ここには龍之介という神様と太郎という神様が住んでいる。二人は仙人や精霊や、もちろん神様たちが気軽に遊びに来られるようにお食事処を始めてみた。そんな小さな神社のたくさんの、おはなし。




雨が何日も降り続き、紫陽花が美しい色を奏でるように花を咲かせていた。龍之介が、三つ葉と川エビのかき揚げで冷たい蕎麦もいいなぁと試作をしていた時だった。入り口からなかに向かって呼ばわる声がかすかに聞こえた気がして、かき揚げをザルの上に上げてしまって油の火を止めて前掛けで手を拭きながら外を覗きに行くと、そこにはカッパの子が困った顔をして蓮の葉を差しかけて立ちすくんで震えていた。
「おや、カッパどんどうしたね。中に入って蕎麦でも食わんか?落ち着いたら話を聴いてやるかやな。」
龍之介はカッパの子を奥に通すと座敷にすわらせた。カッパの子は行儀よく正座で座るとぺこりと頭を下げ、
「おいらはあの滝の上にある池に住んでいるカッパで湖二郎と申します。池なのに湖なんて字を付けたのは琵琶湖のカッパの親戚だからだと父が申しておりました。その父が、この長雨で池より上の水源あたりの木々が倒れて大きな水溜りのようになってしまっているのを発見いたしました。今は父の神通力と隙間から流れる水でなんとか保っていますが、このまま雨が降り続きますと欠壊をまぬがれますまい。山裾にはたくさんの人が住んでおります。それにこの山にはたくさんの精霊や仙人もおられます。どうか欠壊せぬようにお力をお貸しください。」
なんとも難題が持ち上がったわいと心でつぶやくとさっき揚がったばかりのかき揚げを添えてざるそばを湖二郎の前に出してやり
「とりあえずそれを食べなさい。どうするかのう。考えねばなるまいな。しかも早急にな。そのように怯えんでも大丈夫じゃ。よく噛んでお食べ。」

ふむ、どうしたものか。山椒魚の仙人椒太郎(しょうたろう)に書状を送ろうか。本来ならば人にも知らせなければならぬところだが、今時御神託などを受け取れるものも居なければ信じる者もそうは居まい。我々でできる限りやってみて、ダメな時には決壊させて、再生を願うしかなかろう。
人は強い。精霊や仙人も住む地形が少し変わったところで日々の営みにはさして影響はない。それでもカッパの親父さんが力を使い果たす前になんとかしないと街が一つ水底に、土砂に埋もれてしまうかもしれない。龍之介は筆を取り、急ぎ書状を書き上げると、松の木の上に声をかけた。松の中腹の枝のわきには鳥の巣があり、そこからカササギが舞い降りた。
「すまぬがこの書状を椒太郎さんの所へ届けておくれ。手助けしてくれそうな者を何人かよこしてほしいとな。急を要すると釘を刺してな。頼んだぞ。」
そう声をかけると、カササギは、あいわかったと飛び立っていってしまった。

中に戻ると蕎麦を平らげた湖二郎は座敷で座布団に転がって眠っていた。緊張して疲れたのだろうと上掛けをかけてやると太郎を呼んでどうしたものかと話し合うことにした。

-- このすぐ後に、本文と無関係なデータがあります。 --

This design comes from an exercise in tuning for small area on the open sky130 flow, not from production work. The RTL was checked by simulation tests, not by an equivalence proof against the original design. Power and IR drop assume default switching activity.

==> flow/design.v <==
`default_nettype none
package wvf_pkg;
  localparam int ADC_W = 12;
  localparam int LTC_W = 24;
  localparam int PRE_LEN = 4;
  localparam int POST_LEN_W = 5;
  localparam int LEN_W = 6;
  localparam int WORD_W = 32;
  localparam int BUF_DEPTH = 64;
  localparam int HDR_DEPTH = 12;
endpackage
`default_nettype wire
`default_nettype none
import wvf_pkg::*;
module wvf_acq_top
(
  input  logic                  lclk,
  input  logic                  lclk_rst,
  input  logic [ADC_W-1:0]      i_adc_sample,
  input  logic [ADC_W-1:0]      i_thresh,
  input  logic                  i_trig_en,
  input  logic                  i_sw_trig,
  input  logic [POST_LEN_W-1:0] i_post_len,
  input  logic                  i_rdout_ready,
  output logic                  o_rdout_valid,
  output logic [WORD_W-1:0]     o_rdout_word,
  output logic                  o_rdout_last
);
  localparam int HX_W = 1 + POST_LEN_W + (LTC_W - ADC_W);
  localparam logic [LEN_W-1:0] CAPT_IDLE = LEN_W'(-(PRE_LEN + 1));
  localparam logic [LEN_W-1:0] SAMP_HDR  = LEN_W'(-PRE_LEN);
  logic [LTC_W-1:0] ltc;
  logic [ADC_W-1:0] dly [PRE_LEN+1];
  logic             thresh_hit, trig_fire, trig_accept;
  logic             capt_busy, wr_en;
  logic [LEN_W-1:0] capt_cnt;
  logic             store_en;
  logic [ADC_W-1:0] store_lo;
  always_ff @(posedge lclk) begin
    if (lclk_rst) ltc <= '0;
    else          ltc <= ltc + 1'b1;
  end
  logic hist_v1, hist_v5;    
  always_ff @(posedge lclk) begin
    dly[0] <= i_adc_sample;
    for (int i = 1; i <= PRE_LEN; i++) dly[i] <= dly[i-1];
  end
  always_ff @(posedge lclk) begin
    if (lclk_rst) begin
      hist_v1 <= 1'b0;
      hist_v5 <= 1'b0;
    end else begin
      hist_v1 <= 1'b1;
      if (ltc[2]) hist_v5 <= 1'b1;
    end
  end
  logic [6:0] pcnt;     
  logic       ret;      
  logic       pop;
  assign wr_en     = (capt_cnt != CAPT_IDLE);
  assign capt_busy = wr_en && (capt_cnt != CAPT_IDLE + 1'b1);
  assign thresh_hit = i_trig_en && (i_adc_sample >= i_thresh) &&
                      (hist_v1 ? (dly[0] < i_thresh) : (i_thresh != 0));
  assign trig_fire  = thresh_hit || i_sw_trig;
  assign trig_accept = trig_fire && !wr_en &&
                       ({1'b0, pcnt} + 8'(ret) + 8'(i_post_len) <= 8'(BUF_DEPTH - PRE_LEN - 1));
  always_ff @(posedge lclk) begin
    if (lclk_rst)         capt_cnt <= CAPT_IDLE;
    else if (wr_en)       capt_cnt <= capt_cnt - 1'b1;
    else if (trig_accept) capt_cnt <= LEN_W'(i_post_len);
  end
  assign store_en = capt_busy || trig_accept;
  assign store_lo = capt_busy ? (hist_v5 ? dly[PRE_LEN] : '0) : ltc[ADC_W-1:0];
  logic [ADC_W-1:0] mem [BUF_DEPTH];
  logic [HX_W-1:0]  hmem [HDR_DEPTH];
  logic [3:0]       hcnt;
  always_ff @(posedge lclk) begin
    if (store_en) begin
      mem[0] <= store_lo;
      for (int i = 1; i < BUF_DEPTH; i++) mem[i] <= mem[i-1];
    end
  end
  always_ff @(posedge lclk) begin
    if (trig_accept) begin
      hmem[0] <= {i_sw_trig, i_post_len, ltc[LTC_W-1:ADC_W]};
      for (int i = 1; i < HDR_DEPTH; i++) hmem[i] <= hmem[i-1];
    end
  end
  logic [ADC_W-1:0] head_lo;
  logic [HX_W-1:0]  head_hx;
  always_comb begin
    head_lo = '0;
    for (int i = 0; i < BUF_DEPTH; i++)
      if (pcnt == 7'(i + 1)) head_lo = head_lo | mem[i];
    head_hx = '0;
    for (int i = 0; i < HDR_DEPTH; i++)
      if (hcnt == 4'(i + 1)) head_hx = head_hx | hmem[i];
  end
  logic             out_valid;
  logic [ADC_W-1:0] out_lo;
  logic [HX_W:0]    out_hx;      
  logic [LEN_W-1:0] samp_cnt;
  logic             is_hdr, hdr_pop;
  logic [LEN_W-1:0] head_n;
  assign is_hdr  = (samp_cnt == SAMP_HDR);
  assign pop     = (pcnt > 7'(wr_en)) && (!out_valid || i_rdout_ready);
  assign hdr_pop = pop && is_hdr;
  assign head_n  = LEN_W'(PRE_LEN) + LEN_W'(head_hx[HX_W-2 -: POST_LEN_W]);
  always_ff @(posedge lclk) begin
    if (lclk_rst) begin
      pcnt <= '0;
      hcnt <= '0;
      ret  <= 1'b0;
    end else begin
      pcnt <= pcnt + 7'(store_en) - 7'(pop);
      hcnt <= hcnt + 4'(trig_accept) - 4'(hdr_pop);
      ret  <= pop;
    end
  end
  always_ff @(posedge lclk) begin
    if (lclk_rst) begin
      out_valid <= 1'b0;
      samp_cnt  <= SAMP_HDR;
    end else if (pop) begin
      out_valid <= 1'b1;
      if (is_hdr) samp_cnt <= LEN_W'(head_hx[HX_W-2 -: POST_LEN_W]);
      else        samp_cnt <= samp_cnt - 1'b1;
    end else if (i_rdout_ready) begin
      out_valid <= 1'b0;
    end
  end
  always_ff @(posedge lclk) begin
    if (pop) begin
      out_lo <= head_lo;
      out_hx <= is_hdr ? {head_hx[HX_W-1], head_n, head_hx[LTC_W-ADC_W-1:0]} : '0;
    end
  end
  assign o_rdout_valid = out_valid;
  assign o_rdout_word  = {(|out_hx[LTC_W-ADC_W+LEN_W-1 -: LEN_W-2]), out_hx, out_lo};
  assign o_rdout_last  = is_hdr;
endmodule
`default_nettype wire
==> flow/run.sh <==
#!/bin/bash
# synth_recipe.tcl (not shown) runs the flow's synth.tcl, then flattens the netlist and writes it again
# the make line also repeats each setting of config.mk as NAME=value (left out here)
make -C /OpenROAD-flow-scripts/flow DESIGN_CONFIG=/design/flow/config.mk WORK_HOME=/design/flow/orfs CLKGATE_MAP_FILE= SYNTH_SCRIPT=/design/flow/synth_recipe.tcl finish
==> flow/config.mk <==
export PLATFORM = sky130hd
export DESIGN_NAME = wvf_acq_top
export DESIGN_NICKNAME = wvf_acq_top
export VERILOG_FILES = /design/flow/design.v
export SDC_FILE = /design/flow/constraint.sdc
export NUM_CORES = 4
export LEC_CHECK = 0
export CAP_MARGIN = 20
export CORE_MARGIN = 2
export CORE_UTILIZATION = 40
export CTS_BUF_LIST = sky130_fd_sc_hd__clkbuf_8
export CTS_CLUSTER_DIAMETER = 60
export CTS_CLUSTER_SIZE = 16
export SLEW_MARGIN = 20
==> flow/constraint.sdc <==
create_clock -name core_clock -period 8.0 [get_ports {lclk}]
set_input_delay 1.6000 -clock core_clock [delete_from_list [all_inputs] [get_ports {lclk}]]
set_output_delay 1.6000 -clock core_clock [all_outputs]
set_load 0.01 [all_outputs]
==> results of run 1 <==
stage by stage:
stage	setup WS (ps)	TNS (ps)	hold WS, ps	cell area (µm²)
floorplan	-3240	-1405450	310	41600
global placement	1620	0	314	44200
detailed placement	1400	0	312	44300
CTS	2210	0	328	46100
global route	1790	0	334	46100
finish	2140	0	325	46100
logic make-up (layout without fill, tap and decap cells):
kind of cell             Yosys count  after routing  share of synthesized area, %
buffers and inverters            164            354                          1.63
adder cells (fa/ha/maj)           65             65                          2.03
multiplexers                      15             15                         0.370
XOR/XNOR                          28             28                         0.590
AO/OA/AOI/OAI                    589            589                          10.5
other                              0              2                             0
AND/OR/NAND/NOR                  520            520                          6.25
flip-flops                      1126           1126                          78.7
per-layer routing:
metal | track usage [%] | vias up | share of wire, %
met5 | 0 | - | 0.011
met4 | 9.16 | 2 | 4.6
met3 | 5.60 | 327 | 12
met2 | 35.0 | 1749 | 45
met1 | 31.2 | 12802 | 38
li1 | - | 10301 | -
cell usage in the layout, fill, tap and decap left out, drive strengths merged, types with 16 or more instances in the layout:
cell type	n
edfxtp	1015
a22oi	382
nand2	133
nor2	122
dfxtp	111
clkbuf	93
buf	90
inv	76
nand4	66
clkdlybuf4s50	66
ha	61
nand3	50
o21ai	46
a21oi	32
and3	30
nor3	29
a22o	28
a221oi	27
nor4	18
a31oi	18
nand3b	16
power groups by stage:
stage	combinational [mW]	clock [mW]	sequential (mW)
floorplan	2.24	0	12.2
global placement	4.30	0	12.9
detailed placement	4.42	0	13.0
CTS	4.42	3.46	13.0
global route	4.78	3.66	13.3
finish	4.44	3.40	13.0
flip-flops by register name (all words and copies together) (netlist names):
signal,cells
capt_cnt,6
dly,60
hcnt,4
hist_v1,1
hist_v5,1
hmem,216
ltc,24
mem,768
out_hx,19
out_lo,12
out_valid,1
pcnt,7
ret,1
samp_cnt,6
final cells by class:
type | count | area [µm²] | share of cell area (%)
timing repair buffer | 156 | 1390 | 3.01
clock inverter | 57 | 581 | 1.26
clock buffer | 93 | 1280 | 2.77
multi-input combinational | 1217 | 8280 | 18.0
inverter | 48 | 180 | 0.390
tap | 1380 | 1730 | 3.74
antenna | 2 | 5.00 | 0.0108
sequential | 1126 | 32700 | 70.9
path summary, 6_finish.rpt:
check                                  to  slack (ps)  cells past startpoint
worst max-delay path              hcnt[2]        2140                     16
worst min register to register  dly[4][6]         330                      0
worst min-delay path            dly[4][6]         330                      0
worst max register to register    hcnt[2]        3060                     14
worst max-delay path, stage by stage:
cell	delay, ps
clkdlybuf4s50_1	540
fa_2	260
inv_2	50
fa_2	420
nor2b_1	130
o2111ai_1	140
and3_1	230
a2111oi_2	240
and4_4	270
buf_4	650
buf_4	830
ha_1	290
inv_1	60
fa_1	410
xor2_1	150
nor2_1	50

椒太郎は洞窟の奥でいつものように書物をしていた。この山で起きたことやこの辺りのことを日々書き留めるのが椒太郎の仕事なのだ。不意に入り口で声がしたのでよっこらしょっと立ち上がると、
「一体こんな雨の中を誰がわしなどの洞窟へやってくるのかの?」
と声をかけた。
「龍之介様の使いの者にございます。書状をお持ちいたしました。使える者を何人か急ぎ寄越して欲しいとおっしゃっていましたが、私は内容を知りませぬゆえお読みになってカラスの六助に託けて下さりませ。それでは、これにて。」
カササギはそう言い残すとまた飛び立って行ってしまった。

椒太郎はしばらく書状を読み返しながら考えにふけっていた。

確かに里に大水が出れば人の死は免れまい。人は強く勤勉ではあるが、元のように生活するには何年もの時を要する。わしらのように時の概念に疎いものであっても辛いのだから、時に縛られている者達にとって何年もの時間は命を縮め、心を疲弊させ病むことを避けるのは難しい。さりとてわしらは魔法を使えるわけではない。神通力で食い止める事とていっときの気休め。さてどうしたものか。山ねずみ達では溺れてしまう。わしらは山椒魚であっても木々をくぐり抜けて穴を開けるのはちと無理がある。ふぅむ。。。。これは龍之介さんと頭をしぼるしかなさそうじゃの。そうじゃ、しじみと木の芽の佃煮を持って行くかの。それに山猿の親父さんにもらった麩饅頭ももっていこう。では出掛けるとするかの。椒太郎は饅頭や佃煮を風呂敷に包むと肩に担げて洞窟を降りた。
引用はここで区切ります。